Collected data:
<file path="src/include/rtcwd_pkg.sv">
// shared constants for the real-time clock, alarm, watchdog and irq block
package rtcwd_pkg;
	// ------------------------------
	// counter widths
	// ------------------------------
	localparam int SEC_W   = 32;           // seconds counter width
	localparam int SUB_W   = 8;            // subsecond counter width
	localparam int ALARM_W = 20;           // alarm match width
	// ------------------------------
	// tick generation
	// ------------------------------
	localparam int XTAL_HZ  = 32768;       // crystal frequency
	localparam int TICK_HZ  = 256;         // subsecond tick rate
	localparam int XTAL_DIV = XTAL_HZ / TICK_HZ;  // crystal edges per tick
	// ------------------------------
	// times in ms, counted in 256 Hz ticks
	// ------------------------------
	localparam int WDOG_MS    = 500;       // service interval
	localparam int WRST_MS    = 250;       // reset pulse length
	localparam int POR_MS     = 1500;      // reset release delay
	localparam int QUARTER_MS = 250;       // watchdog count granule
	localparam int WRST_TICKS = WRST_MS * TICK_HZ / 1000;
	localparam int POR_TICKS  = POR_MS * TICK_HZ / 1000;
	localparam int WDOG_QTRS  = WDOG_MS / QUARTER_MS;
	localparam int QTR_TICKS  = QUARTER_MS * TICK_HZ / 1000;
	// ------------------------------
	// status and mask bit positions
	// ------------------------------
	localparam int ST_W        = 6;        // number of status flags
	localparam int ST_CONV     = 0;        // conversion_ready
	localparam int ST_ALARM    = 1;        // alarm_flag
	localparam int ST_PIN_RISE = 2;        // user_pin rising edge
	localparam int ST_PIN_FALL = 3;        // user_pin falling edge
	localparam int ST_DSUP_LOW = 4;        // digital_supply_low_flag
	localparam int ST_PUMP_LOW = 5;        // pump_output_low_flag
	// ------------------------------
	// reset values
	// ------------------------------
	localparam logic [ST_W-1:0] MASK_RST = 6'h01;  // conversion only
	localparam logic            POL_RST  = 1'b0;   // active high
	localparam logic            HYS_RST  = 1'b0;   // hysteresis select
endpackage

</file>
<file path="src/verilog/rtcwd_divider.sv">
// strobe divider: one output pulse per DIV input strobes
`timescale 1ns/100ps
`default_nettype none
module rtcwd_divider #(
	parameter int DIV = 128                 // strobes per output pulse
) (
	// clock and reset
	input  wire logic clock,
	input  wire logic rst_n,
	// strobes
	input  wire logic strobeIn,
	output logic      pulseOut
);
	localparam int CW = (DIV > 1) ? $clog2(DIV) : 1;  // counter width
	localparam logic [CW-1:0] LAST = CW'(DIV - 1);    // terminal count

	// ------------------------------
	// elaboration check
	// ------------------------------
	if (DIV < 2) begin : g_bad
		$error("rtcwd_divider: DIV must be at least 2");
	end

	logic [CW-1:0] count_q;                  // strobes seen this period

	// count strobes, wrap at the terminal count
	always_ff @(posedge clock) begin
		if (!rst_n) begin
			count_q <= '0;
		end else if (strobeIn) begin
			count_q <= (count_q == LAST) ? '0 : count_q + 1'b1;
		end
	end

	// pulse on the strobe that wraps the counter
	assign pulseOut = strobeIn && (count_q == LAST);
endmodule
`default_nettype wire

</file>
<file path="src/verilog/rtcwd_sticky.sv">
// bank of sticky event flags, set wins over clear
`timescale 1ns/100ps
`default_nettype none
module rtcwd_sticky #(
	parameter int W = 6                     // number of flags
) (
	// clock and reset
	input  wire logic         clock,
	input  wire logic         rst_n,
	// events and clears
	input  wire logic [W-1:0] setIn,
	input  wire logic [W-1:0] clearIn,
	// flags
	output logic      [W-1:0] flags_q
);
	// ------------------------------
	// elaboration check
	// ------------------------------
	if (W < 1) begin : g_bad
		$error("rtcwd_sticky: W must be at least 1");
	end

	// a flag holds until cleared; a same-cycle event keeps it set
	always_ff @(posedge clock) begin
		if (!rst_n) begin
			flags_q <= '0;
		end else begin
			flags_q <= (flags_q & ~clearIn) | setIn;
		end
	end
endmodule
`default_nettype wire

</file>
<file path="src/verilog/rtcwd_top.sv">
// real-time clock with alarm, watchdog, supervisor and interrupt logic
//
// Contract
// - seconds counter 32 bits, subsecond 8 bits
// - 256 Hz tick from crystal drives subseconds
// - subsecond wrap increments seconds counter
// - time moves as full 40 bits only
// - alarm flag on 20-bit seconds match
// - alarm firing clears alarm enable itself
// - alarm match wakes device from sleep
// - watchdog enable bit starts and stops it
// - unserviced 500ms watchdog pulses reset 250ms
// - watchdog timeout lands between 500 and 750ms
// - low digital supply asserts reset, sets flag
// - hold reset 1.5s after supply recovers
// - low pump output sets its status flag
// - pump monitor selectable as interrupt source
// - interrupt is status gated by mask
// - reset: only conversion unmasked, active high
// - interrupt polarity software selectable
// - sources: pin edges, alarm, conversion, supervisors
// - hysteresis select bit drives supply monitor
`timescale 1ns/100ps
`default_nettype none
module rtcwd_top #(
	parameter int XTAL_DIV  = rtcwd_pkg::XTAL_DIV,   // crystal edges/tick
	parameter int POR_TICKS = rtcwd_pkg::POR_TICKS,  // release delay
	parameter int WRST_TICKS = rtcwd_pkg::WRST_TICKS // watchdog pulse
) (
	// clock and reset
	input  wire logic                             clock,
	input  wire logic                             rst_n,
	// crystal oscillator level
	input  wire logic                             xtalIn,
	// time load, all 40 bits at once
	input  wire logic                             timeWrite,
	input  wire logic [rtcwd_pkg::SEC_W-1:0]      timeSecIn,
	input  wire logic [rtcwd_pkg::SUB_W-1:0]      timeSubIn,
	// time readback
	output logic      [rtcwd_pkg::SEC_W-1:0]      timeSec,
	output logic      [rtcwd_pkg::SUB_W-1:0]      timeSub,
	// alarm
	input  wire logic                             alarmMatchWrite,
	input  wire logic [rtcwd_pkg::ALARM_W-1:0]    alarmMatchIn,
	input  wire logic                             alarmEnableWrite,
	input  wire logic                             alarmEnableIn,
	output logic      [rtcwd_pkg::ALARM_W-1:0]    alarmSecondsMatch,
	output logic                                  alarmEnable,
	// sleep control
	input  wire logic                             sleepEnter,
	output logic                                  sleepMode,
	// watchdog
	input  wire logic                             watchdogEnableWrite,
	input  wire logic                             watchdogEnableIn,
	input  wire logic                             watchdogService,
	output logic                                  watchdogEnableBit,
	// supervisors
	input  wire logic                             digitalSupplyLow,
	input  wire logic                             pumpOutputLow,
	input  wire logic                             supervisorConfigWrite,
	input  wire logic                             hysteresisSelectIn,
	output logic                                  hysteresisSelect,
	output logic                                  resetOut,
	// interrupt sources
	input  wire logic                             conversionReady,
	input  wire logic                             userPin,
	// status, mask and polarity
	input  wire logic [rtcwd_pkg::ST_W-1:0]       statusClear,
	output logic      [rtcwd_pkg::ST_W-1:0]       statusFlags,
	input  wire logic                             maskWrite,
	input  wire logic [rtcwd_pkg::ST_W-1:0]       maskIn,
	output logic      [rtcwd_pkg::ST_W-1:0]       interruptMaskReg,
	input  wire logic                             polarityWrite,
	input  wire logic                             polarityLowIn,
	output logic                                  interruptOut
);
	// ------------------------------
	// elaboration checks
	// ------------------------------
	if (XTAL_DIV < 2) begin : g_bad_div
		$error("rtcwd_top: XTAL_DIV must be at least 2");
	end
	if (POR_TICKS < 1 || POR_TICKS > 511) begin : g_bad_por
		$error("rtcwd_top: POR_TICKS must be 1..511");
	end
	if (WRST_TICKS < 1 || WRST_TICKS > 127) begin : g_bad_wrst
		$error("rtcwd_top: WRST_TICKS must be 1..127");
	end

	localparam int SEC_W   = rtcwd_pkg::SEC_W;    // seconds width
	localparam int SUB_W   = rtcwd_pkg::SUB_W;    // subsecond width
	localparam int ALARM_W = rtcwd_pkg::ALARM_W;  // alarm width
	localparam int ST_W    = rtcwd_pkg::ST_W;     // status width
	localparam logic [8:0] POR_LOAD  = 9'(POR_TICKS);
	localparam logic [6:0] WRST_LOAD = 7'(WRST_TICKS);
	localparam logic [1:0] WDOG_LAST = 2'(rtcwd_pkg::WDOG_QTRS);
	localparam logic [5:0] QTR_LAST  = 6'(rtcwd_pkg::QTR_TICKS - 1);

	// ------------------------------
	// crystal edge and 256 Hz tick
	// ------------------------------
	logic xtalPrev_q;                        // crystal level last cycle
	logic xtalEdge;                          // crystal rising edge
	logic tick;                              // 256 Hz tick pulse

	// remember the crystal level for edge detection
	always_ff @(posedge clock) begin
		if (!rst_n) begin
			xtalPrev_q <= 1'b0;
		end else begin
			xtalPrev_q <= xtalIn;
		end
	end

	assign xtalEdge = xtalIn && !xtalPrev_q;

	// divide crystal edges down to the subsecond tick
	rtcwd_divider #(
		.DIV      (XTAL_DIV)
	) u_tickDiv (
		.clock    (clock),
		.rst_n    (rst_n),
		.strobeIn (xtalEdge),
		.pulseOut (tick)
	);

	// ------------------------------
	// time counters
	// ------------------------------
	logic [SEC_W-1:0] sec_q;                 // seconds count
	logic [SUB_W-1:0] sub_q;                 // subsecond count
	logic             secStep;               // once-per-second step

	assign secStep = tick && (sub_q == '1);

	// subsecond counter, loaded only with the full time word
	always_ff @(posedge clock) begin
		if (!rst_n) begin
			sub_q <= '0;
		end else if (timeWrite) begin
			sub_q <= timeSubIn;
		end else if (tick) begin
			sub_q <= sub_q + 1'b1;
		end
	end

	// seconds counter, steps on subsecond wrap
	always_ff @(posedge clock) begin
		if (!rst_n) begin
			sec_q <= '0;
		end else if (timeWrite) begin
			sec_q <= timeSecIn;
		end else if (secStep) begin
			sec_q <= sec_q + 1'b1;
		end
	end

	// readback always presents one coherent 40-bit pair
	assign timeSec = sec_q;
	assign timeSub = sub_q;

	// ------------------------------
	// time-of-day alarm
	// ------------------------------
	logic [ALARM_W-1:0] alarmMatch_q;        // alarm_seconds_match
	logic               alarmEnable_q;       // alarm_enable
	logic               alarmFire;           // match while enabled

	// host-loaded match value, expected 1s to 12 days ahead
	always_ff @(posedge clock) begin
		if (!rst_n) begin
			alarmMatch_q <= '0;
		end else if (alarmMatchWrite) begin
			alarmMatch_q <= alarmMatchIn;
		end
	end

	assign alarmFire = alarmEnable_q &&
		(alarmMatch_q == sec_q[ALARM_W-1:0]);

	// enable bit; firing clears it and wins over a host write
	always_ff @(posedge clock) begin
		if (!rst_n) begin
			alarmEnable_q <= 1'b0;
		end else if (alarmFire) begin
			alarmEnable_q <= 1'b0;
		end else if (alarmEnableWrite) begin
			alarmEnable_q <= alarmEnableIn;
		end
	end

	assign alarmSecondsMatch = alarmMatch_q;
	assign alarmEnable       = alarmEnable_q;

	// ------------------------------
	// sleep mode
	// ------------------------------
	logic sleep_q;                           // device asleep

	// alarm wake wins over a same-cycle sleep request
	always_ff @(posedge clock) begin
		if (!rst_n) begin
			sleep_q <= 1'b0;
		end else if (alarmFire) begin
			sleep_q <= 1'b0;
		end else if (sleepEnter) begin
			sleep_q <= 1'b1;
		end
	end

	assign sleepMode = sleep_q;

	// ------------------------------
	// watchdog
	// ------------------------------
	logic       wdEnable_q;                  // watchdog_enable_bit
	logic [1:0] wdQtrs_q;                    // quarter-seconds unserviced
	logic       qtrTick;                     // free-running 4 Hz tick
	logic       wdTimeout;                   // watchdog expired
	logic [6:0] wdPulse_q;                   // reset pulse ticks left

	// enable bit written directly by the host
	always_ff @(posedge clock) begin
		if (!rst_n) begin
			wdEnable_q <= 1'b0;
		end else if (watchdogEnableWrite) begin
			wdEnable_q <= watchdogEnableIn;
		end
	end

	// quarter ticks run from the free subsecond phase, not the service
	assign qtrTick   = tick && (sub_q[5:0] == QTR_LAST);
	assign wdTimeout = wdEnable_q && qtrTick &&
		(wdQtrs_q == WDOG_LAST) && !watchdogService;

	// count quarter ticks since the last service write
	always_ff @(posedge clock) begin
		if (!rst_n) begin
			wdQtrs_q <= '0;
		end else if (!wdEnable_q || watchdogService) begin
			wdQtrs_q <= '0;
		end else if (wdTimeout) begin
			wdQtrs_q <= '0;
		end else if (qtrTick) begin
			wdQtrs_q <= wdQtrs_q + 1'b1;
		end
	end

	// reset pulse length counter
	always_ff @(posedge clock) begin
		if (!rst_n) begin
			wdPulse_q <= '0;
		end else if (wdTimeout) begin
			wdPulse_q <= WRST_LOAD;
		end else if (tick && wdPulse_q != '0) begin
			wdPulse_q <= wdPulse_q - 1'b1;
		end
	end

	assign watchdogEnableBit = wdEnable_q;

	// ------------------------------
	// supply supervisor and reset output
	// ------------------------------
	logic [8:0] por_q;                       // release ticks left
	logic       hys_q;                       // hysteresis_select
	logic       resetOut_q;                  // registered reset output

	// release timer restarts while the supply is low
	always_ff @(posedge clock) begin
		if (!rst_n) begin
			por_q <= POR_LOAD;
		end else if (digitalSupplyLow) begin
			por_q <= POR_LOAD;
		end else if (tick && por_q != '0) begin
			por_q <= por_q - 1'b1;
		end
	end

	// supervisor configuration bit
	always_ff @(posedge clock) begin
		if (!rst_n) begin
			hys_q <= rtcwd_pkg::HYS_RST;
		end else if (supervisorConfigWrite) begin
			hys_q <= hysteresisSelectIn;
		end
	end

	assign hysteresisSelect = hys_q;

	// reset out: supply low, release delay or watchdog pulse
	always_ff @(posedge clock) begin
		if (!rst_n) begin
			resetOut_q <= 1'b1;
		end else begin
			resetOut_q <= digitalSupplyLow || (por_q != '0) ||
				(wdPulse_q != '0);
		end
	end

	assign resetOut = resetOut_q;

	// ------------------------------
	// status flags
	// ------------------------------
	logic            pinPrev_q;              // user_pin last cycle
	logic [ST_W-1:0] events;                 // this cycle's events

	// remember the pin for edge detection
	always_ff @(posedge clock) begin
		if (!rst_n) begin
			pinPrev_q <= 1'b1;               // pin idles pulled high
		end else begin
			pinPrev_q <= userPin;
		end
	end

	// gather sources into their status positions
	always_comb begin
		events = '0;
		events[rtcwd_pkg::ST_CONV]     = conversionReady;
		events[rtcwd_pkg::ST_ALARM]    = alarmFire;
		events[rtcwd_pkg::ST_PIN_RISE] = userPin && !pinPrev_q;
		events[rtcwd_pkg::ST_PIN_FALL] = !userPin && pinPrev_q;
		events[rtcwd_pkg::ST_DSUP_LOW] = digitalSupplyLow;
		events[rtcwd_pkg::ST_PUMP_LOW] = pumpOutputLow;
	end

	// sticky flags, cleared by writing ones
	rtcwd_sticky #(
		.W       (ST_W)
	) u_status (
		.clock   (clock),
		.rst_n   (rst_n),
		.setIn   (events),
		.clearIn (statusClear),
		.flags_q (statusFlags)
	);

	// ------------------------------
	// interrupt mask, polarity and output
	// ------------------------------
	logic [ST_W-1:0] mask_q;                 // interrupt_mask_reg
	logic            polLow_q;               // output active low
	logic            irq_q;                  // registered interrupt

	// mask register, only conversion unmasked out of reset
	always_ff @(posedge clock) begin
		if (!rst_n) begin
			mask_q <= rtcwd_pkg::MASK_RST;
		end else if (maskWrite) begin
			mask_q <= maskIn;
		end
	end

	// polarity select, active high out of reset
	always_ff @(posedge clock) begin
		if (!rst_n) begin
			polLow_q <= rtcwd_pkg::POL_RST;
		end else if (polarityWrite) begin
			polLow_q <= polarityLowIn;
		end
	end

	// any unmasked flag asserts the output at the chosen level
	always_ff @(posedge clock) begin
		if (!rst_n) begin
			irq_q <= 1'b0;
		end else begin
			irq_q <= (|(statusFlags & mask_q)) ^ polLow_q;
		end
	end

	assign interruptMaskReg = mask_q;
	assign interruptOut     = irq_q;
endmodule
`default_nettype wire
</file>
<file path="config.mk">
export PLATFORM = sky130hd
export DESIGN_NAME = rtcwd_top
export DESIGN_NICKNAME = d
export VERILOG_FILES = /design/src/include/rtcwd_pkg.sv /design/src/verilog/rtcwd_divider.sv /design/src/verilog/rtcwd_sticky.sv /design/src/verilog/rtcwd_top.sv
export SDC_FILE = /design/constraint.sdc
export NUM_CORES = 1
export LEC_CHECK = 0
export ABC_AREA = 1
export BUFFER_PORTS_ARGS = -buffer_cell sky130_fd_sc_hd__buf_2
export CORE_AREA = 2 2 113 104
export CTS_BUF_LIST = sky130_fd_sc_hd__clkbuf_4 sky130_fd_sc_hd__clkbuf_8
export DETAILED_ROUTE_END_ITERATION = 6
export DIE_AREA = 0 0 115 106
export GPL_ROUTABILITY_DRIVEN = 0
export PLACE_DENSITY = 0.83
export REMOVE_ABC_BUFFERS = 1
export SYNTH_ARGS = -nofsm -noshare
export SYNTH_HDL_FRONTEND = slang
export SYNTH_HIERARCHICAL = 1
export SYNTH_SLANG_ARGS = --single-unit
</file>
<file path="constraint.sdc">
create_clock -name clock -period 3.2 [get_ports clock]
set_clock_uncertainty 0.2 [all_clocks]
set_input_delay 0.8 -clock clock [delete_from_list [all_inputs] [get_ports clock]]
set_output_delay 0.8 -clock clock [all_outputs]
set_load 0.02 [all_outputs]
</file>
==> out/qor.csv, run 1 <==
metric,value,unit
total routed wirelength,16.5,mm
most common cell in the netlist,nand2_1,
FF-to-FF Start,u_tickDiv/count_q[0],
mean routed wirelength per cell,13.7,microns
Mapped Cells,898,
Synth async-reset ratio,0,%
GRT Total Usage,27.8,%
minimum clock period,2.46,ns
TritonCTS Sinks,106,
initial antenna violation count,1,
setup TNS,0,ns
H-tree depth,3,
post-CTS setup buffer count,0,
drc violations,0,
crit path kind,primary input to flop,
"area leader, netlist",dfxtp_1,
IO buf count,169,
Fillers,1047,
Die H,106,microns
Post-Layout Cell Count,1203,
"Data arrival, critical path",2.53,ns
area grow syn2layout,20.0,%
Slew @ Worst Pin,0.712,ns
drt pass-1 iters,5,
sequential element share of the synthesized area,36.4,%
status,"finished, final reports clean",
unrepaired setup endpoints after global routing,no,
DR vias,6291,
CP Cell Sequence,buf_2 > inv_1 > nor2_1 > nand2_1 > nor2_1 > nand2_1 > inv_1 > inv_1 > nor2_1 > nand3_1 > o21ai_0 > nor2_1,
n_diodes,0,
max incr delay on CP,0.29,ns
Placed Cells,1187,
Core ar.,11100,sq um
worst hold slack,0.258,ns
Worst VDD drop,0.000341,V
Clock Path Buffers,2,
max_cap viols,0,
Nets,1160,
FF-to-FF setup slack,0.89,ns
CTS tree,yes,
Die ar.,12200,sq um
Slew HR,52.5,%
most common flop cell mapped by yosys,dfxtp_1,
vias in the first global route,5799,
RR Endpoint,por_q[3],
Max Slew Vio Count,0,
Congestion Overflow GR,0,
CTS Hold Bufs,0,
ANT nets after route,0,
top cell type's share of synthesized area,36.4,%
Initial Util,52.5,%
Min-Delay Startpoint,u_tickDiv/count_q[6],
power density cells,399,nW/um^2
kind of end point of the critical path,flop,
Synth top cells by count,"222 x nand2_1, 151 x nor2_1, 106 x dfxtp_1",
count of final setup violators,0,
I/O pin cnt,170,
first-pass GRT wire length,27.3,mm
Cell Rows,37,
Hold Fails Final Rpt,0,
synth unique cells,47,
CP required,3.27,ns
CP most frequent cell,nor2_1,
final worst path period share,76.8,%
Tot Pwr,2.79,mW
met1 wire length,6.98,mm
Ys Warns,6,
Static Leak,3.22,nW
clock-pin slew on the worst setup and hold paths,0.10,ns
Max Used Layer,met4,
"Max FO, Critical Path",9,
pin count of the biggest net entering global routing,56,
share of cells above drive strength 1,22.1,%
combined area of the multi-input logic cells,3170,sq um
CTS resizes,0,
post-layout util,63.0,%
Hold Crit Class,flop to flop,
Die Wd,115,microns
worst skew pair latency,0.38,ns
met3 wire len,1.49,mm
DR WL met2,7.62,mm
Netlist Area Pre-Place,5830,sq um
Iteration-0 DRC Markers,439,
fmax,407,MHz
"flops & latches, synth",106,
CP startpoint kind,primary input,
half-perimeter wire length after placement,12.5,mm
"EDFF count, synth",0,
register area,2120,sq um
vias per inst,5.23,
Hold Path Sink,u_tickDiv/count_q[6],
CTS root buf,clkbuf_8,
Synth area leaders,"dfxtp_1 36%, nand2_1 14%, nor2_1 9.7%",
syn avg cell area,6.49,sq um
hold path cells,2,
Num CTS Buffers,9,
worst r2r path cells,10,
CP max stage cell,nor2_1,
metal layers:
metal  track usage [%]  up-vias
met2              45.2      255
met3              7.81       28
met4              8.09        0
met5                 0        -
li1                  -     3199
met1              35.9     2809
how the worst max path moves through the flow:
stage	startpoint	endpoint	slack [ns]
after floorplan	xtalIn	por_q[3]	0.35
after global placement	xtalIn	por_q[4]	0.45
after detailed placement	xtalIn	wdPulse_q[4]	0.39
after CTS	xtalIn	por_q[0]	0.77
after global routing	xtalIn	timeSec[29]	0.52
final	xtalIn	por_q[3]	0.74
critical path: cells and delay by family:
| family | cells | cell delay, ns |
|---|---|---|
| buf+inv | 4 | 0.57 |
| simple gates | 7 | 0.96 |
| compound gates | 1 | 0.19 |
kinds of logic (layout without fill, tap and decap cells):
logic type | Yosys count | count (layout) | share of synthesized area, %
multiplexers | 2 | 2 | 0.343
AND/OR/NAND/NOR | 480 | 480 | 35.9
XOR/XNOR | 17 | 17 | 2.55
adder cells (fa/ha/maj) | 6 | 6 | 1.29
AO/OA/AOI/OAI | 151 | 151 | 14.4
buffers and inverters | 136 | 305 | 9.17
flip-flops | 106 | 106 | 36.4
per-stage QoR:
stage | area (sq um) | worst slack, ns
floorplan | 5720 | 0.349
global placement | 6790 | 0.448
detailed placement | 6790 | 0.393
CTS | 7000 | 0.768
global route | 7000 | 0.520
finish | 7000 | 0.743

ASSIGNMENT: In the data above, which lines lie between the line with "logic [SEC_W-1:0] sec_q;" and the line with "assign secStep = tick && (sub_q == '1);", inclusive? Print those lines exactly and nothing else.

RESULT OF THE EXERCISE:
	logic [SEC_W-1:0] sec_q;                 // seconds count
	logic [SUB_W-1:0] sub_q;                 // subsecond count
	logic             secStep;               // once-per-second step

	assign secStep = tick && (sub_q == '1);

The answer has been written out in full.